We calculate a layer’s candidate values using information from the last memory cell as well as this layer’s input. We want the values to be between -1
and 1
, so we use the tanh()
function.
$\tilde{c}^{\langle t \rangle} = tanh(Wcc^{\langle t-1 \rangle} + Wcx^{\langle t \rangle} + b_c)$
Next, we define the update gate, which creates a sort of value-level mask.
$\Gamma_u = \sigma(Wuc^{\langle t-1 \rangle} + Wux^{\langle t \rangle} + b_u)$
Finally, we combine the two, element-wise. Intuitively, this can be interpreted as:
- “Calculate the values that we want to carry over, assuming we’re carrying everything over”
- “Decide what to carry over from one step to the next”

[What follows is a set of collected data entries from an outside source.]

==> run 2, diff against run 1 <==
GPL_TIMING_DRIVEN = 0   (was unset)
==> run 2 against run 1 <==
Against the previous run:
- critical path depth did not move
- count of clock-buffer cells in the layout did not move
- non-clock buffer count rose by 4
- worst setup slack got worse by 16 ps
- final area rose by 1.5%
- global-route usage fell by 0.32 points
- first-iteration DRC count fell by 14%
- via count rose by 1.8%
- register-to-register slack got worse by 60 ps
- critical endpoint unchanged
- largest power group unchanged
`src/rtl/periodic_trigger.sv`:
```
// ---------------------------------------------------------------------------
// periodic_trigger
//   Programmable interval timer producing single-cycle trigger strobes for the
//   downstream pulse stretcher. It supports one-shot and periodic operation,
//   an optional trigger count (0 = unlimited) and an abort input.
//
// Ports
//   clk           clock, all logic on the rising edge
//   reset         synchronous, active-high reset
//   cfg_valid     load cfg_* into the config registers (IDLE only)
//   cfg_interval  trigger period in cycles (0 behaves as 1)
//   cfg_periodic  1 = periodic, 0 = one-shot
//   cfg_count     periodic trigger count, 0 = unlimited
//   start         begin a sequence (IDLE only)
//   stop          abort a running sequence
//   trig_out      registered single-cycle trigger strobe
//   busy          registered copy of (state == RUN)
//   done          single-cycle pulse when a sequence completes
//   fired_cnt     triggers issued since the last accepted start (saturating)
// ---------------------------------------------------------------------------
module periodic_trigger #(
    parameter int CNT_WIDTH     = 32,
    parameter int EVT_CNT_WIDTH = 16
) (
    input  logic                     clk,
    input  logic                     reset,
    input  logic                     cfg_valid,
    input  logic [CNT_WIDTH-1:0]     cfg_interval,
    input  logic                     cfg_periodic,
    input  logic [EVT_CNT_WIDTH-1:0] cfg_count,
    input  logic                     start,
    input  logic                     stop,
    output logic                     trig_out,
    output logic                     busy,
    output logic                     done,
    output logic [EVT_CNT_WIDTH-1:0] fired_cnt
);

    localparam logic [0:0] ST_IDLE = 1'b0;
    localparam logic [0:0] ST_RUN  = 1'b1;

    localparam logic [CNT_WIDTH-1:0]     CNT_ZERO = CNT_WIDTH'(0);
    localparam logic [CNT_WIDTH-1:0]     CNT_ONE  = CNT_WIDTH'(1);
    localparam logic [EVT_CNT_WIDTH-1:0] EVT_ZERO = EVT_CNT_WIDTH'(0);
    localparam logic [EVT_CNT_WIDTH-1:0] EVT_ONE  = EVT_CNT_WIDTH'(1);
    localparam logic [EVT_CNT_WIDTH-1:0] EVT_MAX  = {EVT_CNT_WIDTH{1'b1}};

    logic [0:0]               state_r;
    logic [0:0]               state_nx_s;
    logic [CNT_WIDTH-1:0]     interval_r;
    logic                     periodic_r;
    logic [EVT_CNT_WIDTH-1:0] count_r;
    logic [CNT_WIDTH-1:0]     cnt_r;
    logic [CNT_WIDTH-1:0]     cnt_nx_s;
    logic [EVT_CNT_WIDTH-1:0] fired_r;
    logic [EVT_CNT_WIDTH-1:0] fired_nx_s;
    logic                     trig_r;
    logic                     busy_r;
    logic                     done_r;

    logic                     use_cfg_s;
    logic [CNT_WIDTH-1:0]     sel_interval_s;
    logic [CNT_WIDTH-1:0]     reload_s;
    logic                     start_acc_s;
    logic                     expire_s;
    logic                     fire_s;
    logic                     last_s;

    // Decode of config selection, reload value and the trigger/completion events
    always_comb begin
        use_cfg_s      = (state_r == ST_IDLE) && cfg_valid;
        // A config presented together with start applies to that sequence.
        sel_interval_s = use_cfg_s ? cfg_interval : interval_r;
        if (sel_interval_s == CNT_ZERO) begin
            reload_s = CNT_ZERO;
        end else begin
            reload_s = sel_interval_s - CNT_ONE;
        end
        // stop beats start in IDLE.
        start_acc_s = (state_r == ST_IDLE) && start && !stop;
        expire_s    = (state_r == ST_RUN) && (cnt_r == CNT_ZERO);
        // stop masks a trigger falling due on the same edge.
        fire_s      = expire_s && !stop;
        // fired_r holds the triggers already issued, so the N-th one is seen
        // when fired_r == N-1; count never exceeds EVT_MAX so saturation cannot
        // hide the final trigger.
        if (!periodic_r) begin
            last_s = fire_s;
        end else if (count_r != EVT_ZERO) begin
            last_s = fire_s && (fired_r == (count_r - EVT_ONE));
        end else begin
            last_s = 1'b0;
        end
    end

    // Next-state, down-counter and fired counter logic
    always_comb begin
        state_nx_s = state_r;
        cnt_nx_s   = cnt_r;
        fired_nx_s = fired_r;
        case (state_r)
            ST_IDLE: begin
                if (start_acc_s) begin
                    state_nx_s = ST_RUN;
                    cnt_nx_s   = reload_s;
                    fired_nx_s = EVT_ZERO;
                end else begin
                    state_nx_s = ST_IDLE;
                end
            end
            ST_RUN: begin
                if (stop) begin
                    state_nx_s = ST_IDLE;
                end else if (expire_s) begin
                    cnt_nx_s = reload_s;
                    if (fired_r == EVT_MAX) begin
                        fired_nx_s = fired_r;
                    end else begin
                        fired_nx_s = fired_r + EVT_ONE;
                    end
                    if (last_s) begin
                        state_nx_s = ST_IDLE;
                    end else begin
                        state_nx_s = ST_RUN;
                    end
                end else begin
                    cnt_nx_s = cnt_r - CNT_ONE;
                end
            end
            default: begin
                state_nx_s = ST_IDLE;
            end
        endcase
    end

    // Configuration registers, writable only while idle
    always_ff @(posedge clk) begin
        if (reset) begin
            interval_r <= CNT_ONE;
            periodic_r <= 1'b0;
            count_r    <= EVT_ZERO;
        end else if (use_cfg_s) begin
            interval_r <= cfg_interval;
            periodic_r <= cfg_periodic;
            count_r    <= cfg_count;
        end
    end

    // FSM state, interval counter, fired counter and registered outputs
    always_ff @(posedge clk) begin
        if (reset) begin
            state_r <= ST_IDLE;
            cnt_r   <= CNT_ZERO;
            fired_r <= EVT_ZERO;
            trig_r  <= 1'b0;
            busy_r  <= 1'b0;
            done_r  <= 1'b0;
        end else begin
            state_r <= state_nx_s;
            cnt_r   <= cnt_nx_s;
            fired_r <= fired_nx_s;
            trig_r  <= fire_s;
            busy_r  <= (state_r == ST_RUN);
            done_r  <= last_s;
        end
    end

    assign trig_out  = trig_r;
    assign busy      = busy_r;
    assign done      = done_r;
    assign fired_cnt = fired_r;

endmodule

```
$ cat src/rtl/dispenser_ctrl.sv
// Portion dispenser controller: synchronizes and debounces the drop sensor, then counts
// portions while the motor runs. Faults when no portion arrives within the timeout window.
module dispenser_ctrl #(
  parameter logic [31:0] CLOCK_FREQ      = 32'd50_000_000,
  parameter logic [15:0] DEBOUNCE_CYCLES = 16'd50_000,
  parameter logic [7:0]  TIMEOUT_SEC     = 8'd10
) (
  input  logic       clk,
  input  logic       rst_n,
  input  logic       i_m_on,
  input  logic [2:0] porciones,
  input  logic       sensor_in,
  input  logic       i_clear,
  output logic       motor_on,
  output logic       sensor_on,
  output logic [2:0] o_count,
  output logic       o_busy,
  output logic       o_done,
  output logic       o_fault
);

  typedef enum logic [1:0] {IDLE, RUN, DONE, FAULT} state_t;

  state_t      state;
  logic        s1, s2, filt, filt_d;
  logic [15:0] deb_cnt;
  logic        m_on_q;
  logic [2:0]  target;
  logic [31:0] tick_cnt;
  logic [7:0]  sec_cnt;
  logic        ev, req_edge;
  logic [3:0]  cnt_nxt;

  always_ff @(posedge clk or negedge rst_n) begin
    if (!rst_n) begin
      s1      <= 1'b0;
      s2      <= 1'b0;
      filt    <= 1'b0;
      filt_d  <= 1'b0;
      deb_cnt <= '0;
    end else begin
      s1     <= sensor_in;
      s2     <= s1;
      filt_d <= filt;
      if (s2 == filt)
        deb_cnt <= '0;
      else if (deb_cnt >= DEBOUNCE_CYCLES - 16'd1) begin
        filt    <= s2;
        deb_cnt <= '0;
      end else
        deb_cnt <= deb_cnt + 16'd1;
    end
  end

  assign ev       = filt & ~filt_d;
  assign req_edge = i_m_on & ~m_on_q;
  assign cnt_nxt  = {1'b0, o_count} + 4'd1;

  always_ff @(posedge clk or negedge rst_n) begin
    if (!rst_n) begin
      state     <= IDLE;
      // Starts high so a request already asserted at reset release is not seen as an edge.
      m_on_q    <= 1'b1;
      target    <= '0;
      o_count   <= '0;
      tick_cnt  <= '0;
      sec_cnt   <= '0;
      motor_on  <= 1'b0;
      o_busy    <= 1'b0;
      sensor_on <= 1'b0;
      o_done    <= 1'b0;
      o_fault   <= 1'b0;
    end else begin
      m_on_q    <= i_m_on;
      sensor_on <= 1'b0;
      o_done    <= 1'b0;
      case (state)
        IDLE: if (req_edge && porciones != 3'd0) begin
          state    <= RUN;
          target   <= porciones;
          o_count  <= '0;
          tick_cnt <= '0;
          sec_cnt  <= '0;
          motor_on <= 1'b1;
          o_busy   <= 1'b1;
        end
        RUN: begin
          if (!i_m_on) begin
            state    <= IDLE;
            motor_on <= 1'b0;
            o_busy   <= 1'b0;
          end else if (ev) begin
            // A portion event outranks a coincident timeout.
            sensor_on <= 1'b1;
            tick_cnt  <= '0;
            sec_cnt   <= '0;
            if (o_count != 3'd7) o_count <= cnt_nxt[2:0];
            if (cnt_nxt == {1'b0, target}) begin
              state    <= DONE;
              motor_on <= 1'b0;
              o_busy   <= 1'b0;
              o_done   <= 1'b1;
            end
          end else if (sec_cnt >= TIMEOUT_SEC) begin
            state    <= FAULT;
            motor_on <= 1'b0;
            o_busy   <= 1'b0;
            o_fault  <= 1'b1;
          end else if (tick_cnt >= CLOCK_FREQ - 32'd1) begin
            tick_cnt <= '0;
            sec_cnt  <= sec_cnt + 8'd1;
          end else
            tick_cnt <= tick_cnt + 32'd1;
        end
        DONE: state <= IDLE;
        FAULT: if (i_clear) begin
          state   <= IDLE;
          o_fault <= 1'b0;
        end
        default: state <= IDLE;
      endcase
    end
  end

endmodule

$ cat config.mk
export PLATFORM = sky130hd
export DESIGN_NAME = dispenser_ctrl
export DESIGN_NICKNAME = d
export VERILOG_FILES = /design/src/rtl/dispenser_ctrl.sv
export SDC_FILE = /design/constraint.sdc
export NUM_CORES = 1
export LEC_CHECK = 0
export BUFFER_PORTS_ARGS = -buffer_cell sky130_fd_sc_hd__buf_2
export CAP_MARGIN = 20
export CORE_UTILIZATION = 51
export DETAILED_ROUTE_END_ITERATION = 7
export GPL_TIMING_DRIVEN = 0
export PLACE_DENSITY = 0.79
export SYNTH_ARGS = -nofsm -noshare
export SYNTH_HDL_FRONTEND = slang
export SYNTH_SLANG_ARGS = --single-unit
$ cat constraint.sdc
create_clock -name clk -period 2.2 [get_ports clk]
set_clock_uncertainty 0.2 [all_clocks]
set_input_delay 0.33 -clock clk [delete_from_list [all_inputs] [get_ports clk]]
set_output_delay 0.33 -clock clk [all_outputs]
set_load 0.005 [all_outputs]
# --- Word-level counts from Yosys, hierarchy flattened ---
# Cells that the tools add are included.
classes:
  n_addsub: 4
  n_mul: 0
  div: 0
  order_cmp: 3
  n_eq_ne: 17
  n_shift: 0
  mux: 44
  n_bitwise: 5
  reduce_logical: 13
ops:
  columns: ["op", "n"]
  rows:
  - ["$mux W32", 5]
  - ["$pmux W32 S2", 1]
  - ["$mux W8", 5]
  - ["$add A32 B1 Y32 const B", 1]
  - ["$ge A32 B26 Y1 const B", 1]
  - ["$mux W16", 2]
  - ["$add A16 B1 Y16 const B", 1]
  - ["$ge A16 B16 Y1 const B", 1]
  - ["$mux W1", 16]
  - ["$pmux W8 S2", 1]
  - ["$reduce_and A5 Y1", 3]
  - ["$ne A2 B2 Y1 const B", 7]
  - ["$mux W2", 6]
  - ["$mux W3", 4]
  - ["$reduce_and A4 Y1", 3]
  - ["$ne A3 B3 Y1 const B", 3]
  - ["$add A8 B1 Y8 const B", 1]
  - ["$ge A8 B4 Y1 const B", 1]
  - ["$ne A4 B4 Y1 const B", 2]
  - ["$pmux W2 S4", 1]
  - ["$pmux W3 S2", 1]
  - ["$add A3 B1 Y4 const B", 1]
  - ["$eq A2 B2 Y1 const B", 2]
  - ["$eq A4 B3 Y1", 1]
  - ["other kinds (10)", 16]
word_totals:
  regBits: 73
  latchBits: 0
  ram_bits: 0
  rom_bits: 0
  inputBits: 8
  output_inout_bits: 8
  elab_cells: 101
  memories: 0

# --- Longest topological paths before layout ---
logic_depth:
  depth_word: 6
  depth_mapped: 9
  ltp_nobuf: 7

# --- Least setup slack after synthesis ---
# No wires, ideal clock.
synth_timing:
  path_type: "register to register"
  from: "register sec_cnt[1]"
  to: "register tick_cnt[21]"
  setup_ns: 0.077
  t_arrival_ns: 2.132
  required_ns: 1.923
  path_slack_ns: -0.209
  path_stages_with_launch: 8
  path_buffers: 1
  period_less_slack_ns: 2.409
  path_cell_list: "dfrtp_1 ha_1 o31ai_4 a211oi_4 or4_4 buf_6 or3_1 a21oi_1"
synth_between:
  elab_chain_cells: 3
synth_rtl:
  columns: ["element", "line_no", "rtl"]
  rows:
  - ["from (decl)", "30", "logic [7:0] sec_cnt;"]
  - ["from (signal assigned)", "111", "sec_cnt <= sec_cnt + 8'd1;"]
  - ["$ge A8 B4 Y1", "104", "end else if (sec_cnt >= TIMEOUT_SEC) begin"]
  - ["$ne A3 B3 Y1 (no line)", null, null]
  - ["$reduce_and A4 Y1 (no line)", null, null]
  - ["to (signal assigned)", "113", "tick_cnt <= tick_cnt + 32'd1;"]
  - ["to (decl)", "29", "logic [31:0] tick_cnt;"]
# No other way between the ends.
# A chain may end at the register's enable or synchronous reset.

# --- Worst setup path in the final report ---
layout_timing:
  from: "register tick_cnt[7]"
  to: "register tick_cnt[21]"
layout_between:
  elab_chain_cells: 6
  word_cells_on_any_way: 7
  classes_between: "1 x add/sub; 1 x order compare; 5 x mux"
layout_rtl:
  columns: ["element", "line_no", "rtl"]
  rows:
  - ["$add A32 B1 Y32 or $ge A32 B26 Y1 (tied branches)", "113, 109", null]
  - ["$mux W32 *", "109", "end else if (tick_cnt >= CLOCK_FREQ - 32'd1) begin"]
  - ["$mux W32 *", "104", null]
  - ["$mux W32 *", "92", "end else if (ev) begin"]
  - ["$mux W32 *", "88", "if (!i_m_on) begin"]
  - ["$pmux W32 S2 *", "77", "case (state)"]
# Every way passes the cells marked *; elsewhere a longest branch is shown, timed or not. The select of a mux whose other input is x is not followed.

==> out/qor.yml <==
grt:
  grt_remaining_overflow: 0
  grt_pass1_wl_um: 15040
  grt_start_max_net_pins: 74
  track_usage_pct: 25.40
  antenna_found_initial: 0
  grt_pass1_vias: 3218
floorplanning:
  ios: 16
  die_x_um: 87.85
  dieArea_mm2: 0.007717
  core-area_mm2: 0.006944
  num_rows: 30
  initial_core_util_pct: 54.13
  die_y_um: 87.85
sta:
  max_freq_mhz: 405.3
  finalCriticalPeriod_ns: 2.467
  tns_ns: -5.256
  worst-slew-pin-transition_ns: 0.8932
  rsz0062_at_grt: "true"
  timing.final.ws_setup_ns: -0.2672
  slew_viol_final: 0
  period_share_pct: 112.1
  hold_slack_ns: 0.01747
  hold_violations: 0
  slew_headroom_pct: 40.45
  setup_viol_count_final: 36
cells_and_area:
  synthToLayoutAreaGrowth_pct: 31.32
  num_antenna_cells: 0
  drive_above_1_share_pct: 33.19
  finalInstanceArea_mm2: 0.004936
  layout_commonest_cell: "dfrtp_1"
  layout_common_cells: "dfrtp_1, nor2_1, nand2_1"
  finalNetCount: 461
route:
  drc: 0
  num_vias: 3387
  drt_iter0_drc: 254
  wl_um: 10350
  postRouteAntennaNets: 0
  first_pass_iters: 6
  via_per_inst: 6.181
  wl_per_cell_um: 18.89
cts:
  htree_levels: 3
  cts_root_buf: "clkbuf_8"
  cts_buffers: 9
  clock_latency_ns: 0.36
  clock_path_buffers: 2
  clkSinkCount: 73
  cts_tree: "done"
  clk_pin_slew_worst_paths_ns: 0.08
min_path:
  hold_path_class: "in2reg"
status:
  failed_checks: "setup timing"
  status: "finished with violations"
synth:
  synthMuxAreaShare_pct: 2.796
  synth-seq-cells: 73
  synth_nets: 395
  yosysUniqueCellTypes: 56
  synth_adder_area_share_pct: 1.997
  ys.flop_type: "dfrtp_1"
  syn_area_per_cell_um2: 9.865
  syn_inst: 381
  yosysWarnings: 0
  synthXorXnorAreaFrac_pct: 4.660
  synth_edf_count: 0
  syn_area_mm2: 0.003759
  yosysSeqAreaShare_pct: 48.64
  synth-simple-area-share_pct: 25.03
  synth_top_family_by_area: "simple AND/OR/NAND/NOR gates"
  async_flop_share_pct: 100.0
  synth_compound_area_share_pct: 13.98
placed_design:
  io_buffers: 15
  hpwl_um: 5196
  gp_congestion: 0.8144
  dpl_cell_area_mm2: 0.003981
  dpl_worst_slack_ns: -0.3461
worst_setup_path:
  crit_arrival_ns: 2.55
  cp-end-kind: "register"
  startpoint_type: "register"
  required_ns: 2.28
  crit_path_max_fanout: 8
  crit_type: "reg2reg"
power:
  total_power_mw: 4.381
  p_leak_nw: 2.044
  powerDensity_mw_per_mm2: 887.6
  vdd_drop_max_mv: 0.4278
job:
  maxCapViolCount: 0
per-layer routing:
metal  up-vias  track usage (%)  part of all wire, %
met5         -                0                    0
met4         0            10.58                  3.2
met3        44            7.352                  6.3
met2       147            42.64                   50
met1      1669            30.57                   40
li1       1527                -                    -
area by class of cell:
| type | instances | area [um2] |
|---|---|---|
| fillers | 434 | 2008 |
| clock buffers | 10 | 137.6 |
| multi-input cells | 286 | 2172 |
| flip-flops and latches | 73 | 1833 |
| clock inverters | 6 | 42.54 |
| repair buffers | 57 | 486.7 |
| plain buffers | 11 | 110.1 |
| inverters | 9 | 33.78 |
| well taps | 96 | 120.1 |
Yosys cell counts, drive strengths merged, types with 4 or more instances:
library cell  count  area [um2]
mux2i             6       60.06
o21ai            14       70.06
a21oi            15       75.07
and2              8       50.05
and4              4       35.03
xnor2            15       131.4
inv               9       33.78
o31ai             8       73.82
a22oi             8       60.06
nand4             7       43.79
nand2            29       111.4
mux2              4       45.04
a31oi             8       50.05
clkbuf            5       18.77
xor2              5       43.79
nor4              9       92.59
or4               4       33.78
nor2             41       153.9
ha                6       75.07
nor3             10       50.05
nand3            24       120.1
buf               9       56.30
and3             11       68.82
dfrtp            72        1802
nor2b             5       31.28
nand2b            7       43.79
or3               8       50.05
a211oi            4       42.54
report_power, final:
part	internal, mW	switching (mW)
Clock	0.442	0.532
Sequential	1.49	0.165
Combinational	0.812	0.939
path summary, 6_finish.rpt:
check | start | end | slack, ns | cells past startpoint
setup / recovery | tick_cnt[7]$_DFFE_PN0P_ | tick_cnt[21]$_DFFE_PN0P_ | -0.27 | 6
hold reg to reg | s1$_DFF_PN0_ | s2$_DFF_PN0_ | 0.16 | 0
min in group asynchronous | rst_n | deb_cnt[15]$_DFF_PN0_ | 0.44 | 2
max in group asynchronous | rst_n | tick_cnt[8]$_DFFE_PN0P_ | 0.71 | 2
setup reg to reg | tick_cnt[7]$_DFFE_PN0P_ | tick_cnt[21]$_DFFE_PN0P_ | -0.27 | 6
hold / removal | porciones[0] | target[0]$_DFFE_PN0P_ | 0.02 | 2
state kept, by name, summed over array words and instances, names as in the netlist:
| register | flops |
|---|---|
| filt_d | 1 |
| target | 3 |
| m_on_q | 1 |
| o_done | 1 |
| state | 2 |
| s1 | 1 |
| s2 | 1 |
| sensor_on | 1 |
| tick_cnt | 32 |
| sec_cnt | 8 |
| o_busy | 1 |
| o_fault | 1 |
| o_count | 3 |
| deb_cnt | 16 |
| filt | 1 |
repair_timing:
item,in CTS,in global routing
gates resized for setup,65,35
gates cloned,2,2
hold buffers,3,0
buffers inserted,33,4
setup endpoints to repair,50,46
pin swaps,26,16
endpoints found under the hold margin,74,0
logic make-up after synthesis:
group / Yosys count
simple gates: 174
compound gates: 75
flops: 73
buf+inv: 23
xor+xnor: 20
mux: 10
fa+ha+maj: 6
per-stage QoR:
| stage | std cells | utilization [%] |
|---|---|---|
| floorplan | 381 | - |
| global placement | 492 | 57.30 |
| detailed placement | 492 | 57.33 |
| CTS | 544 | 67.98 |
| global route | 548 | 71.08 |
| finish | 548 | 71.08 |
critical path: stages (launching register included):
cell and delay (ns):
dfrtp_1 0.48, and4_1 0.35, nand4_1 0.18, or4_4 0.59
buf_6 0.16, or3_4 0.33, a21oi_2 0.12
No activity file was read; power rests on OpenSTA's default activity.
### src/rtl/mem_access_unit.sv
// -----------------------------------------------------------------------------
// mem_access_unit
//
// Load/store initiator between the CPU request channel and a word-wide data
// memory that only supports whole-word writes. Byte, halfword and word
// accesses are accepted over a valid/ready handshake. Each request is checked
// for alignment and range. Loads are extracted from their lane and then
// sign- or zero-extended. Sub-word stores are built by read-modify-write.
//
// Every non-faulting access takes the same path, IDLE -> READ (-> WRITE)
// -> RESP, so a word store also performs one read cycle.
//
// state | meaning
// ------+---------------------------------------------------------------
// IDLE  | ready for a request; memory port quiet (addr/wdata/we = 0)
// READ  | word address on memory; old word captured at end of cycle
// WRITE | merged word driven with mem_we=1; commits at end of cycle
// RESP  | response held stable until resp_ready
//
// Ports:
//   clk, reset          clock, synchronous active-high reset
//   req_valid/ready     request handshake
//   req_write           1 = store, 0 = load
//   req_size            0 byte, 1 half, 2 word, 3 illegal
//   req_signed          load extension: 1 = sign, 0 = zero
//   req_addr            byte address
//   req_wdata           store data, right-aligned
//   resp_valid/ready    response handshake
//   resp_rdata          extended load data (0 for stores and faults)
//   resp_fault          request rejected; no memory write was performed
//   mem_we              memory write enable
//   mem_addr            word-aligned memory address
//   mem_wdata           memory write data
//   mem_rdata           combinational memory read data for mem_addr
// -----------------------------------------------------------------------------
module mem_access_unit #(
    parameter int ADDR_WIDTH = 12
) (
    input  logic        clk,
    input  logic        reset,
    input  logic        req_valid,
    output logic        req_ready,
    input  logic        req_write,
    input  logic [1:0]  req_size,
    input  logic        req_signed,
    input  logic [31:0] req_addr,
    input  logic [31:0] req_wdata,
    output logic        resp_valid,
    input  logic        resp_ready,
    output logic [31:0] resp_rdata,
    output logic        resp_fault,
    output logic        mem_we,
    output logic [31:0] mem_addr,
    output logic [31:0] mem_wdata,
    input  logic [31:0] mem_rdata
);

    typedef enum logic [1:0] {
        S_IDLE  = 2'd0,
        S_READ  = 2'd1,
        S_WRITE = 2'd2,
        S_RESP  = 2'd3
    } state_t;

    localparam logic [1:0] SZ_BYTE = 2'd0;
    localparam logic [1:0] SZ_HALF = 2'd1;
    localparam logic [1:0] SZ_WORD = 2'd2;

    state_t      state;

    logic        lat_write;
    logic [1:0]  lat_size;
    logic        lat_signed;
    logic [31:0] lat_addr;
    logic [31:0] lat_wdata;
    logic [31:0] old_word;

    logic        req_fault;
    logic [31:0] word_addr;
    logic [31:0] merged_word;

    // Fault detection on the live request. It is only used on the accept edge.
    always_comb begin
        req_fault = 1'b0;
        if (req_size == 2'd3)
            req_fault = 1'b1;
        if (req_size == SZ_HALF && req_addr[0])
            req_fault = 1'b1;
        if (req_size == SZ_WORD && req_addr[1:0] != 2'b00)
            req_fault = 1'b1;
        if ((req_addr >> ADDR_WIDTH) != 32'd0)
            req_fault = 1'b1;
    end

    // Pick the addressed lane out of a little-endian word and extend it.
    function automatic logic [31:0] extract_load(
        input logic [31:0] word,
        input logic [1:0]  size,
        input logic [1:0]  lane,
        input logic        sgn
    );
        logic [7:0]  b;
        logic [15:0] h;
        logic [31:0] r;
        b = 8'd0;
        h = 16'd0;
        r = word;
        case (lane)
            2'd0:    b = word[7:0];
            2'd1:    b = word[15:8];
            2'd2:    b = word[23:16];
            default: b = word[31:24];
        endcase
        h = lane[1] ? word[31:16] : word[15:0];
        case (size)
            SZ_BYTE: r = {{24{sgn & b[7]}}, b};
            SZ_HALF: r = {{16{sgn & h[15]}}, h};
            default: r = word;
        endcase
        return r;
    endfunction

    // Replace the addressed lane of the old word with the low byte or half
    // of the store data.
    function automatic logic [31:0] merge_store(
        input logic [31:0] old,
        input logic [31:0] wdata,
        input logic [1:0]  size,
        input logic [1:0]  lane
    );
        logic [31:0] r;
        r = old;
        case (size)
            SZ_BYTE: begin
                case (lane)
                    2'd0:    r[7:0]   = wdata[7:0];
                    2'd1:    r[15:8]  = wdata[7:0];
                    2'd2:    r[23:16] = wdata[7:0];
                    default: r[31:24] = wdata[7:0];
                endcase
            end
            SZ_HALF: begin
                if (lane[1])
                    r[31:16] = wdata[15:0];
                else
                    r[15:0]  = wdata[15:0];
            end
            default: r = wdata;
        endcase
        return r;
    endfunction

    always_comb begin
        word_addr   = {lat_addr[31:2], 2'b00};
        merged_word = merge_store(old_word, lat_wdata, lat_size, lat_addr[1:0]);
    end

    always_ff @(posedge clk) begin
        if (reset) begin
            state      <= S_IDLE;
            resp_valid <= 1'b0;
            resp_rdata <= 32'd0;
            resp_fault <= 1'b0;
            lat_write  <= 1'b0;
            lat_size   <= 2'd0;
            lat_signed <= 1'b0;
            lat_addr   <= 32'd0;
            lat_wdata  <= 32'd0;
            old_word   <= 32'd0;
        end else begin
            case (state)
                S_IDLE: begin
                    if (req_valid) begin
                        lat_write  <= req_write;
                        lat_size   <= req_size;
                        lat_signed <= req_signed;
                        lat_addr   <= req_addr;
                        lat_wdata  <= req_wdata;
                        if (req_fault) begin
                            resp_valid <= 1'b1;
                            resp_fault <= 1'b1;
                            resp_rdata <= 32'd0;
                            state      <= S_RESP;
                        end else begin
                            state      <= S_READ;
                        end
                    end
                end
                S_READ: begin
                    old_word <= mem_rdata;
                    if (lat_write) begin
                        state <= S_WRITE;
                    end else begin
                        resp_rdata <= extract_load(mem_rdata, lat_size,
                                                   lat_addr[1:0], lat_signed);
                        resp_fault <= 1'b0;
                        resp_valid <= 1'b1;
                        state      <= S_RESP;
                    end
                end
                S_WRITE: begin
                    resp_rdata <= 32'd0;
                    resp_fault <= 1'b0;
                    resp_valid <= 1'b1;
                    state      <= S_RESP;
                end
                S_RESP: begin
                    if (resp_ready) begin
                        resp_valid <= 1'b0;
                        state      <= S_IDLE;
                    end
                end
                default: state <= S_IDLE;
            endcase
        end
    end

    // The memory side is decoded from the registered state. A reset that
    // arrives during WRITE therefore still shows mem_we for that cycle.
    always_comb begin
        req_ready = (state == S_IDLE);
        mem_we    = (state == S_WRITE);
        mem_addr  = 32'd0;
        mem_wdata = 32'd0;
        if (state == S_READ || state == S_WRITE)
            mem_addr = word_addr;
        if (state == S_WRITE)
            mem_wdata = merged_word;
    end

endmodule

$c^{\langle t \rangle} = \Gamma_u * \tilde{c}^{\langle t \rangle} + (1 - \Gamma_u) * c^{\langle t-1 \rangle}$
This should make sense, as the Gamma and 1-minus-Gamma values sum to one. We can interpret this as “keep the first half, forget the second half, which was already in the cell.”
Visually
from IPython.display import Image
Image('images/gru.png')
We can also have an output y_t
at each layer, but this diagram is intended to highlight the memory-construction that happens within each cell.